Start of DATA FOR ANALYSIS
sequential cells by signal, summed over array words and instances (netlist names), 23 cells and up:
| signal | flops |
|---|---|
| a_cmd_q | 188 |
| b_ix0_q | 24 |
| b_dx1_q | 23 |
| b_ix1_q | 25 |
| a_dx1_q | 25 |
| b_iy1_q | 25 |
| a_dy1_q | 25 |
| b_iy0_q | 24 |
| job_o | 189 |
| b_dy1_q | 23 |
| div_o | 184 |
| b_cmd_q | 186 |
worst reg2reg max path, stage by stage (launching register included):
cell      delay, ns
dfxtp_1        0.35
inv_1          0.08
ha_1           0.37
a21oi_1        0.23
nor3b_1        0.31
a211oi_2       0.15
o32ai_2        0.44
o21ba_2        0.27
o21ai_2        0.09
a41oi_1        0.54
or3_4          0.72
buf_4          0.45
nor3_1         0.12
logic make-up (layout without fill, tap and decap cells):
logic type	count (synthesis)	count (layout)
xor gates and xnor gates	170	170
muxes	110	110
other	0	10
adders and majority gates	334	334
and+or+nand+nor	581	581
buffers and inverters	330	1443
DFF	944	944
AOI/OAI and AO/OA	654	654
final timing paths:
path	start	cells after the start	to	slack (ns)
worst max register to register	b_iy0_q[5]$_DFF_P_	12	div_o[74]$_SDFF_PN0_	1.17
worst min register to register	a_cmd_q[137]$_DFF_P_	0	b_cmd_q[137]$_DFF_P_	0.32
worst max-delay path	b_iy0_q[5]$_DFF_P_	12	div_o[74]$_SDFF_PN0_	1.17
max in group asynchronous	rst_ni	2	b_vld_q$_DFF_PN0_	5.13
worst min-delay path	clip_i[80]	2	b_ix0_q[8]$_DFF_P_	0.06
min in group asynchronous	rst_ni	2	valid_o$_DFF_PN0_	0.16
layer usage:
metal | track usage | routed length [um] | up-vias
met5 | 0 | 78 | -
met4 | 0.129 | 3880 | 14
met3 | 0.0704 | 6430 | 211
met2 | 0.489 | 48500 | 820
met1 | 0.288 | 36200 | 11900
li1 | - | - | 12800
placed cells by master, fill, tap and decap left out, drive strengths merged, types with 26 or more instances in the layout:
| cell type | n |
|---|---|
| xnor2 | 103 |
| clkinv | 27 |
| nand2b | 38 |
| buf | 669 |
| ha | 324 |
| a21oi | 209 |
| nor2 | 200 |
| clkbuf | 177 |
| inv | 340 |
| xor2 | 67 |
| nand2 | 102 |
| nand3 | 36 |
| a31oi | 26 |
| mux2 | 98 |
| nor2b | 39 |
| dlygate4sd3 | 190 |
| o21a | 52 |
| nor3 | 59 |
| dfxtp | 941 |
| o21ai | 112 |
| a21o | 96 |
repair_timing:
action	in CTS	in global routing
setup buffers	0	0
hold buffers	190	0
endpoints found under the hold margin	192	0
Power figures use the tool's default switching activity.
==> config.mk <==
export PLATFORM = sky130hd
export DESIGN_NAME = tlv_frame_checker_unit
export DESIGN_NICKNAME = d
export VERILOG_FILES = /design/src/hw/rtl/tlvfc_pkg.sv /design/src/hw/rtl/tlvfc_cfg_regs.sv /design/src/hw/rtl/tlv_frame_checker_unit.sv
export SDC_FILE = /design/constraint.sdc
export NUM_CORES = 1
export LEC_CHECK = 0
export ABC_AREA = 1
export ABC_CLOCK_PERIOD_IN_PS = 17800
export BUFFER_PORTS_ARGS = -buffer_cell sky130_fd_sc_hd__buf_2
export CAP_MARGIN = 20
export CORE_MARGIN = 2
export CORE_UTILIZATION = 50
export DETAILED_ROUTE_END_ITERATION = 8
export PLACE_DENSITY = 0.73
export SYNTH_ARGS = -nofsm -noshare
export SYNTH_HDL_FRONTEND = slang
export SYNTH_HIERARCHICAL = 1
export SYNTH_SLANG_ARGS = --single-unit
==> constraint.sdc <==
create_clock -name i_clk -period 17.8 [get_ports i_clk]
set_input_delay 3.56 -clock i_clk [delete_from_list [all_inputs] [get_ports i_clk]]
set_output_delay 3.56 -clock i_clk [all_outputs]
set_load 0.02 [all_outputs]
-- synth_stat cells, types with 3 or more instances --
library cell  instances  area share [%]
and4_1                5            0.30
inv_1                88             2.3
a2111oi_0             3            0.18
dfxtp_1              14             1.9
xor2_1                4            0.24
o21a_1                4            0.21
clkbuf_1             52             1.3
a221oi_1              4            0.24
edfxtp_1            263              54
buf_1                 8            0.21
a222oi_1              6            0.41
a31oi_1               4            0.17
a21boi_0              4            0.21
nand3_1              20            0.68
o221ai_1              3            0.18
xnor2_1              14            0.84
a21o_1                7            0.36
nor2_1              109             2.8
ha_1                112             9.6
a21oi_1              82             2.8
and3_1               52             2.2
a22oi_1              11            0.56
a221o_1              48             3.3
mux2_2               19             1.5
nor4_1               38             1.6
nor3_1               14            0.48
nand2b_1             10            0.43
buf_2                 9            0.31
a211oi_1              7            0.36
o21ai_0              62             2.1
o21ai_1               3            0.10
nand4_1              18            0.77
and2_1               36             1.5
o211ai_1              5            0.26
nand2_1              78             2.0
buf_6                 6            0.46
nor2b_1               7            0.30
<file path="config.mk">
export PLATFORM = sky130hd
export DESIGN_NAME = avr_instruction_decoder
export DESIGN_NICKNAME = d
export VERILOG_FILES = /design/src/rtl/avrid_pkg.sv /design/src/rtl/avr_instruction_decoder.sv
export SDC_FILE = /design/constraint.sdc
export NUM_CORES = 1
export LEC_CHECK = 0
export ABC_AREA = 1
export BUFFER_PORTS_ARGS = -buffer_cell sky130_fd_sc_hd__buf_2
export CAP_MARGIN = 10
export CELL_PAD_IN_SITES_DETAIL_PLACEMENT = 0
export CELL_PAD_IN_SITES_GLOBAL_PLACEMENT = 1
export CORE_MARGIN = 4
export CORE_UTILIZATION = 39
export DETAILED_ROUTE_END_ITERATION = 10
export HOLD_SLACK_MARGIN = 0.06
export PLACE_DENSITY = 0.75
export SYNTH_ARGS = -nofsm -noshare
export SYNTH_HDL_FRONTEND = slang
export SYNTH_SLANG_ARGS = --single-unit
</file>
<file path="constraint.sdc">
create_clock -name clk_i -period 4.4 [get_ports clk_i]
set_input_delay 0.66 -clock clk_i [delete_from_list [all_inputs] [get_ports clk_i]]
set_output_delay 0.66 -clock clk_i [all_outputs]
set_load 0.005 [all_outputs]
</file>
### config.mk
export PLATFORM = sky130hd
export DESIGN_NAME = dda_line_rasterizer_top
export DESIGN_NICKNAME = d
export VERILOG_FILES = /design/src/rtl/dda_pkg.sv /design/src/rtl/dda_line_rasterizer_top.sv /design/src/rtl/dda_div.sv
export SDC_FILE = /design/constraint.sdc
export NUM_CORES = 2
export LEC_CHECK = 0
export ABC_AREA = 1
export BUFFER_PORTS_ARGS = -buffer_cell sky130_fd_sc_hd__buf_2
export CAP_MARGIN = 10
export CORE_UTILIZATION = 32
export DETAILED_ROUTE_END_ITERATION = 7
export GPL_TIMING_DRIVEN = 0
export PLACE_DENSITY = 0.51
export SLEW_MARGIN = 0
export SYNTH_ARGS = -nofsm -noshare
export SYNTH_HDL_FRONTEND = slang
export SYNTH_SLANG_ARGS = --single-unit
### constraint.sdc
create_clock -name clk -period 8.6 [get_ports clk]
set_input_delay 1.72 -clock clk [delete_from_list [all_inputs] [get_ports clk]]
set_output_delay 1.72 -clock clk [all_outputs]
set_load 0.005 [all_outputs]
### src/rtl/dda_pkg.sv
package dda_pkg;

  localparam int FRAC_BITS  = 8;
  localparam int MAX_SIDE   = 64;
  localparam int OUT_CAP    = 64;
  localparam int COORD_W    = 24;
  localparam int COLOR_W    = 24;
  localparam int PIX_W      = $clog2(MAX_SIDE);
  localparam int SIDE_W     = 7;
  localparam int DIFF_W     = COORD_W + 1;
  localparam int SLOPE_FRAC = 16;
  localparam int QUOT_W     = SLOPE_FRAC + 1;
  localparam int SLOPE_W    = QUOT_W + 1;
  localparam int REM_W      = DIFF_W + 1;
  localparam int DIV_CNT_W  = $clog2(QUOT_W + 1);
  localparam int STEP_W     = DIFF_W - FRAC_BITS + 1;
  localparam int PROD_W     = STEP_W + 1 + SLOPE_W;
  localparam int MAJ_W      = DIFF_W + 2;
  localparam int ACC_W      = PROD_W + 3;
  localparam int CNT_W      = $clog2(OUT_CAP + 1);
  localparam int CFG_IDX_W  = 2;

  localparam logic [CFG_IDX_W-1:0] CFG_CANVAS_WIDTH  = 2'd0;
  localparam logic [CFG_IDX_W-1:0] CFG_CANVAS_HEIGHT = 2'd1;

  typedef struct packed {
    logic signed [COORD_W-1:0] start_x;
    logic signed [COORD_W-1:0] start_y;
    logic signed [COORD_W-1:0] end_x;
    logic signed [COORD_W-1:0] end_y;
    logic [COLOR_W-1:0]        stroke_color;
  } seg_t;

  typedef struct packed {
    logic [PIX_W-1:0]   pixel_x;
    logic [PIX_W-1:0]   pixel_y;
    logic [COLOR_W-1:0] pixel_color;
    logic               pixel_valid;
    logic               last_pixel;
  } pix_t;

endpackage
End of DATA FOR ANALYSIS
TASK ITEM. Among the lines of the data, which ones contain the word "decap"? Show them.

PROBLEM SOLUTION.
logic make-up (layout without fill, tap and decap cells):
placed cells by master, fill, tap and decap left out, drive strengths merged, types with 26 or more instances in the layout:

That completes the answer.